**Stored data entries**
:::
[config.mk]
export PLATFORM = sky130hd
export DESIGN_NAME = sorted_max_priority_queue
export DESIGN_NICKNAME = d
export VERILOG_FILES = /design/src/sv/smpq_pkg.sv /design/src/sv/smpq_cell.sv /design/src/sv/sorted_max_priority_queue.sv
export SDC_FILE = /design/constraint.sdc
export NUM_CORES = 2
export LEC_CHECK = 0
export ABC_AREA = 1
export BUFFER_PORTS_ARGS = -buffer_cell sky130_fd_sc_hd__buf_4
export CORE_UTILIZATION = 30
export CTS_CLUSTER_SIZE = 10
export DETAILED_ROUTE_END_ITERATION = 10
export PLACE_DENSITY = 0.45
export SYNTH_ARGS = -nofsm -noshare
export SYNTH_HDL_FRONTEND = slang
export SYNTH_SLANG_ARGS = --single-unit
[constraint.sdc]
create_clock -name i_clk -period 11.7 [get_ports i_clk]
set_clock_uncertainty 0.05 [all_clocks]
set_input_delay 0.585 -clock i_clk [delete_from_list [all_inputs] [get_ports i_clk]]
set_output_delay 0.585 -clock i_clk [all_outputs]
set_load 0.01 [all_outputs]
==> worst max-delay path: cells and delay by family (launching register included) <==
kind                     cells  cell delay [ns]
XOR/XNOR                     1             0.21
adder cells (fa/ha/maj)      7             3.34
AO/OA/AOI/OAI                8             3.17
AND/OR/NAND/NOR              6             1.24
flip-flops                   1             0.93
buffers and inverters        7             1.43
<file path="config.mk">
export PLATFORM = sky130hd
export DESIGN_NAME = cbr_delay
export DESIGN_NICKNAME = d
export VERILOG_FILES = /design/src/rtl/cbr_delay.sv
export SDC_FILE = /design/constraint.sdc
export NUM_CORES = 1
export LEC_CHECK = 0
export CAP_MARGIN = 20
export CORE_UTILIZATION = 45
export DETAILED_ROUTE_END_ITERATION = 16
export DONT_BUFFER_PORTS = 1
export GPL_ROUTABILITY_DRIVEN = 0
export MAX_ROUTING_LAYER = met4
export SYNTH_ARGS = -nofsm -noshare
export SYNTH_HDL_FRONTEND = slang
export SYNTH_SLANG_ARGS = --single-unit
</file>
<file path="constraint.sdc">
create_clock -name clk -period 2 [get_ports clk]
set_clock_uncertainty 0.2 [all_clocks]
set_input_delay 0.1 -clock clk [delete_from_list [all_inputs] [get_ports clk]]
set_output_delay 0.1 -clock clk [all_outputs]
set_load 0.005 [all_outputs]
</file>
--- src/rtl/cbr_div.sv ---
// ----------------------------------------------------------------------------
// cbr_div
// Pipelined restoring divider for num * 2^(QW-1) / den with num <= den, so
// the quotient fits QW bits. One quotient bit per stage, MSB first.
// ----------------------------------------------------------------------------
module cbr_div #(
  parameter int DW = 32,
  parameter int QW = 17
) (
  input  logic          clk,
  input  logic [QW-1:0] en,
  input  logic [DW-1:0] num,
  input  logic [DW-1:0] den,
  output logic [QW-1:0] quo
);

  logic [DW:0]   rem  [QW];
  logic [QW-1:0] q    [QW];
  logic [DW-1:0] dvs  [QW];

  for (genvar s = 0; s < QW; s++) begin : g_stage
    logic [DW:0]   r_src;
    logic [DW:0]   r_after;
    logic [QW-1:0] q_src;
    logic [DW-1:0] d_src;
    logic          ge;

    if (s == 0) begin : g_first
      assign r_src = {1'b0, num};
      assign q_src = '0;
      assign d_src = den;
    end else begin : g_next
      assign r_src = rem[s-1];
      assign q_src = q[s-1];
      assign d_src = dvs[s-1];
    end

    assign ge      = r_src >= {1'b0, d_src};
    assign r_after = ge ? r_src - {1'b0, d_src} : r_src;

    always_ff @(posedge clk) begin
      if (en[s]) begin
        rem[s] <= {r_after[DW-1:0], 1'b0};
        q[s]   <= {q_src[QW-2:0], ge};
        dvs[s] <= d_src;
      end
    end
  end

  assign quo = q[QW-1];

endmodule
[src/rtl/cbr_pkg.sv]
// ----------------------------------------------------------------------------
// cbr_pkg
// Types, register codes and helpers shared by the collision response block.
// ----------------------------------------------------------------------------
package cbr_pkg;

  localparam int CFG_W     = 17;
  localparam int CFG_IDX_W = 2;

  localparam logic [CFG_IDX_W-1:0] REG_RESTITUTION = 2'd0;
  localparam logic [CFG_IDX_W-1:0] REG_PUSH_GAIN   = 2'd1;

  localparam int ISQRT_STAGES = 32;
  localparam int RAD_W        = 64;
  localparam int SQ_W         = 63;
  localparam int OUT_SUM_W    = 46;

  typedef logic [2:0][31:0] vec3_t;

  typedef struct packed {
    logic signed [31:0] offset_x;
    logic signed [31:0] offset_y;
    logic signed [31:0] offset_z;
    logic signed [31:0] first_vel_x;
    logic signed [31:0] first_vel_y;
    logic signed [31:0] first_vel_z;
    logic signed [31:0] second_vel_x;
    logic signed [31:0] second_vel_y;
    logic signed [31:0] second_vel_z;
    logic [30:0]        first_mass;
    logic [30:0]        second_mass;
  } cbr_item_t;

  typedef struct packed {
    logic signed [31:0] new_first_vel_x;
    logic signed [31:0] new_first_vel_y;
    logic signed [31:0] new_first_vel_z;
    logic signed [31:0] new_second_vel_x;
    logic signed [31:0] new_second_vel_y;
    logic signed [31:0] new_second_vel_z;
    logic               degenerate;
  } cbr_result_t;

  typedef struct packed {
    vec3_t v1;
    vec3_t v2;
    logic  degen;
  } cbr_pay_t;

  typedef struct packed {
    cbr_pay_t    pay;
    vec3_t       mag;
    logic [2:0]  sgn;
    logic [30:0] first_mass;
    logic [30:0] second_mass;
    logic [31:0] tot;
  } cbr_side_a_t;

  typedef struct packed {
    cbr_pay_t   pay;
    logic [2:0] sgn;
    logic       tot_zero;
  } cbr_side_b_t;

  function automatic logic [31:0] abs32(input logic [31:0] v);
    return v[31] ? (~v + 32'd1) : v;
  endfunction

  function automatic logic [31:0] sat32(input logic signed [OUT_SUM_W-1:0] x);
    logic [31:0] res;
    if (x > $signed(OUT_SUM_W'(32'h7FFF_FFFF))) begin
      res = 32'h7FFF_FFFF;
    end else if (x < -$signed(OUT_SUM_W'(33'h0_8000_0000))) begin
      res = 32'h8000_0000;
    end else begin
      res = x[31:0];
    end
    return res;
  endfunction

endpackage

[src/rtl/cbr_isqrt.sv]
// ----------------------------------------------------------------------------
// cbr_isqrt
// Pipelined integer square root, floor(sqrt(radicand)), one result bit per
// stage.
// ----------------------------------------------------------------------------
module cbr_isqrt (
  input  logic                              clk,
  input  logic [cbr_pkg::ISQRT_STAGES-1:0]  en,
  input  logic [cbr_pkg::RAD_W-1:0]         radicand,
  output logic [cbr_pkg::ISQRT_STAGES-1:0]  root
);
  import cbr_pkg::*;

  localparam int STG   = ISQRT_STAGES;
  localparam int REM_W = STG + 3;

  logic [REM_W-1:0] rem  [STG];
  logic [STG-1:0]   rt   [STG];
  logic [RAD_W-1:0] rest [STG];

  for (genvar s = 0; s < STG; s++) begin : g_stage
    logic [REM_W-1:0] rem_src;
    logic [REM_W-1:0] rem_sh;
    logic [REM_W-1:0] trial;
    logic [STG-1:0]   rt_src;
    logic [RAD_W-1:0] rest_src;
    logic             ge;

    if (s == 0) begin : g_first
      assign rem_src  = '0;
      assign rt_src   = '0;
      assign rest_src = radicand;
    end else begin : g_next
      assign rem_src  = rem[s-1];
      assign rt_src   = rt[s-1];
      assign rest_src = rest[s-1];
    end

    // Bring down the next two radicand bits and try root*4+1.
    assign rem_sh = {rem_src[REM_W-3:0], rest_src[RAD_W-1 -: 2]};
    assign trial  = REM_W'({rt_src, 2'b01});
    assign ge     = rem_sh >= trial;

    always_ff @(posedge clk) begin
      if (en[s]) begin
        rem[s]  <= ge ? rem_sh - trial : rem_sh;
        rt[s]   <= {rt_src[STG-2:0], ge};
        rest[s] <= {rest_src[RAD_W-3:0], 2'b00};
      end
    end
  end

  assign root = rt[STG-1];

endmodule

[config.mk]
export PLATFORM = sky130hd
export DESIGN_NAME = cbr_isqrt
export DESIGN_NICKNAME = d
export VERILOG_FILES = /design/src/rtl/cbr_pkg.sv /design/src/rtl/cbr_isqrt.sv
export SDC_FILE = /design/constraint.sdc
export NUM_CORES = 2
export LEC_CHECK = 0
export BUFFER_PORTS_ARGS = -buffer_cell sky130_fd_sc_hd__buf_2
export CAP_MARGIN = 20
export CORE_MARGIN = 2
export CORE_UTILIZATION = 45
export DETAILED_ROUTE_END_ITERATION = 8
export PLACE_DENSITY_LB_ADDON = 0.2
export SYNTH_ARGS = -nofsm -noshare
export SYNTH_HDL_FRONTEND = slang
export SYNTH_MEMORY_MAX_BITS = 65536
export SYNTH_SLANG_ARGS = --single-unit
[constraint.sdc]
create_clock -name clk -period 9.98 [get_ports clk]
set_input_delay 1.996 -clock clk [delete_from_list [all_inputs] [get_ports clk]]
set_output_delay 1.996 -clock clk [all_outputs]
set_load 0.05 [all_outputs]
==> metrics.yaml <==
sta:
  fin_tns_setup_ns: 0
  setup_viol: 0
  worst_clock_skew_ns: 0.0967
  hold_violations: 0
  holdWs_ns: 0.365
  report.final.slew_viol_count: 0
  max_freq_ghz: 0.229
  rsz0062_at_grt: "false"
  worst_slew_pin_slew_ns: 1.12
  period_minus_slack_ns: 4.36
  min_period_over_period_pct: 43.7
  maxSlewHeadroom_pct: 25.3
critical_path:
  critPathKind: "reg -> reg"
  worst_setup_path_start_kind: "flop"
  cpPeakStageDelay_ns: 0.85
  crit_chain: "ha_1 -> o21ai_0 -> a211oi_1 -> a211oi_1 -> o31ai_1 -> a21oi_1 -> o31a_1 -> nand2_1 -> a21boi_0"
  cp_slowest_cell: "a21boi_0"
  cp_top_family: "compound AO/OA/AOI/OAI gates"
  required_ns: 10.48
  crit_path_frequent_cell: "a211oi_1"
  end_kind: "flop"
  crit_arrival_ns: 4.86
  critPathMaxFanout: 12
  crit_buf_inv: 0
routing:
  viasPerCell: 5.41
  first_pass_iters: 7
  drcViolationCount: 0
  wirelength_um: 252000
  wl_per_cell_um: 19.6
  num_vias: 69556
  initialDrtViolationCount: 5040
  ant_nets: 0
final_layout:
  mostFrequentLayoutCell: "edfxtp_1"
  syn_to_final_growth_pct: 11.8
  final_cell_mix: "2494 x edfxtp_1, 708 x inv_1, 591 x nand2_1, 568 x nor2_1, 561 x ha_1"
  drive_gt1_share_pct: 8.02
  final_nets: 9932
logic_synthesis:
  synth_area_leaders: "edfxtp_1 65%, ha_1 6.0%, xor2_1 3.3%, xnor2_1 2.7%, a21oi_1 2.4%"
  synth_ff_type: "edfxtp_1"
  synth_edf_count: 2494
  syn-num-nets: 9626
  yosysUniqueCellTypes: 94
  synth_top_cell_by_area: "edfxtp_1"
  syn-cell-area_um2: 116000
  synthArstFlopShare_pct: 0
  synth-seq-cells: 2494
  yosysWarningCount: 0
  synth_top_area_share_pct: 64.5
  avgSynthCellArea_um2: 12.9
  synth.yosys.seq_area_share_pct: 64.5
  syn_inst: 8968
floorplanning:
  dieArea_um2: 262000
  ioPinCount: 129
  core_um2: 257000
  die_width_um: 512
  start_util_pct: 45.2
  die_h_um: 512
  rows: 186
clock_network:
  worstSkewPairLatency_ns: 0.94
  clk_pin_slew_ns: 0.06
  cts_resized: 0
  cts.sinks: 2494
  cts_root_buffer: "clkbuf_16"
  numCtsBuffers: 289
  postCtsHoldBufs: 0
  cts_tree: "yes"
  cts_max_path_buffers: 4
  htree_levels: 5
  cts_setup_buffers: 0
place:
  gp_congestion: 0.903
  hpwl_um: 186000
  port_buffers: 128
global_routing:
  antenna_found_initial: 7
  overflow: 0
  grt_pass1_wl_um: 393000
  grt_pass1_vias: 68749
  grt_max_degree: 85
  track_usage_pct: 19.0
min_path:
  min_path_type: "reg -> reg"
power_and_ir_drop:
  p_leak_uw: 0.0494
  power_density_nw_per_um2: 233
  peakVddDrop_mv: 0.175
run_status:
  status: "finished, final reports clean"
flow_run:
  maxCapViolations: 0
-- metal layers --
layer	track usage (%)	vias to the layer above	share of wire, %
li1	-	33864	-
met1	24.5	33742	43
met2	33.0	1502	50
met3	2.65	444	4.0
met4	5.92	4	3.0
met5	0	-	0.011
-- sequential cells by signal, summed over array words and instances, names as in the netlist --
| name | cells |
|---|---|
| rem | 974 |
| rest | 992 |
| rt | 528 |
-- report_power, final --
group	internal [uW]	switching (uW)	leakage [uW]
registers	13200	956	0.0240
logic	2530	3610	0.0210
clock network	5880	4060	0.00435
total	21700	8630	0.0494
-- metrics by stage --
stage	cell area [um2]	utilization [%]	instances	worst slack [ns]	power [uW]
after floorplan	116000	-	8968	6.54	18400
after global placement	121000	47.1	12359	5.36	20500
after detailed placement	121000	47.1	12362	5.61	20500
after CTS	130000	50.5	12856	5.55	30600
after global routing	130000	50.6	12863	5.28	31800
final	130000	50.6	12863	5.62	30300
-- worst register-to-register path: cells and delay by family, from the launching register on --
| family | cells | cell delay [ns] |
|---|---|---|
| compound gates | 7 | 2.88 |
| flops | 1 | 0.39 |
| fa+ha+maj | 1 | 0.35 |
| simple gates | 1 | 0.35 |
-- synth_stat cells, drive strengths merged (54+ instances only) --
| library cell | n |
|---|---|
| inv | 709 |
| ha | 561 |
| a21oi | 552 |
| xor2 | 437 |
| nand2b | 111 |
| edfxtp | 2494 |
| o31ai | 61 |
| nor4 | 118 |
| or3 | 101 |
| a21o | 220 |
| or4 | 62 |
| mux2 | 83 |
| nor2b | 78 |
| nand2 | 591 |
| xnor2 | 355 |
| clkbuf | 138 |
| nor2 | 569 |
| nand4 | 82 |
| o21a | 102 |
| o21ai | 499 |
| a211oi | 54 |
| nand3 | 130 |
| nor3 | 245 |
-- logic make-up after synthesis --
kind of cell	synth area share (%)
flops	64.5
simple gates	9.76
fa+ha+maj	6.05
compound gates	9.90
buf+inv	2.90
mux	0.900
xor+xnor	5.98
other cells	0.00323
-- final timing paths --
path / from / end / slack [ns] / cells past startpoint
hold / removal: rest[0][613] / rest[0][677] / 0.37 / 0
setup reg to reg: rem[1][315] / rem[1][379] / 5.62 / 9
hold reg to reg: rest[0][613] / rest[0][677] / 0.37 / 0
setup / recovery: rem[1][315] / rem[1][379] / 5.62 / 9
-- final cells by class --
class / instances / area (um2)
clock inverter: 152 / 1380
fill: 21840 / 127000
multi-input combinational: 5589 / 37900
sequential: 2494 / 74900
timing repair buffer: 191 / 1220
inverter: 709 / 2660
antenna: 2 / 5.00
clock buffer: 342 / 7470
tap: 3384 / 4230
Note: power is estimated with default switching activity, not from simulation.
:::
**EXERCISE INSTRUCTIONS**
Set the entries down again exactly, beginning with their first line and ending with the line that contains "export CTS_CLUSTER_SIZE = 10"; omit all other lines.

**RESPONSE AREA**
[config.mk]
export PLATFORM = sky130hd
export DESIGN_NAME = sorted_max_priority_queue
export DESIGN_NICKNAME = d
export VERILOG_FILES = /design/src/sv/smpq_pkg.sv /design/src/sv/smpq_cell.sv /design/src/sv/sorted_max_priority_queue.sv
export SDC_FILE = /design/constraint.sdc
export NUM_CORES = 2
export LEC_CHECK = 0
export ABC_AREA = 1
export BUFFER_PORTS_ARGS = -buffer_cell sky130_fd_sc_hd__buf_4
export CORE_UTILIZATION = 30
export CTS_CLUSTER_SIZE = 10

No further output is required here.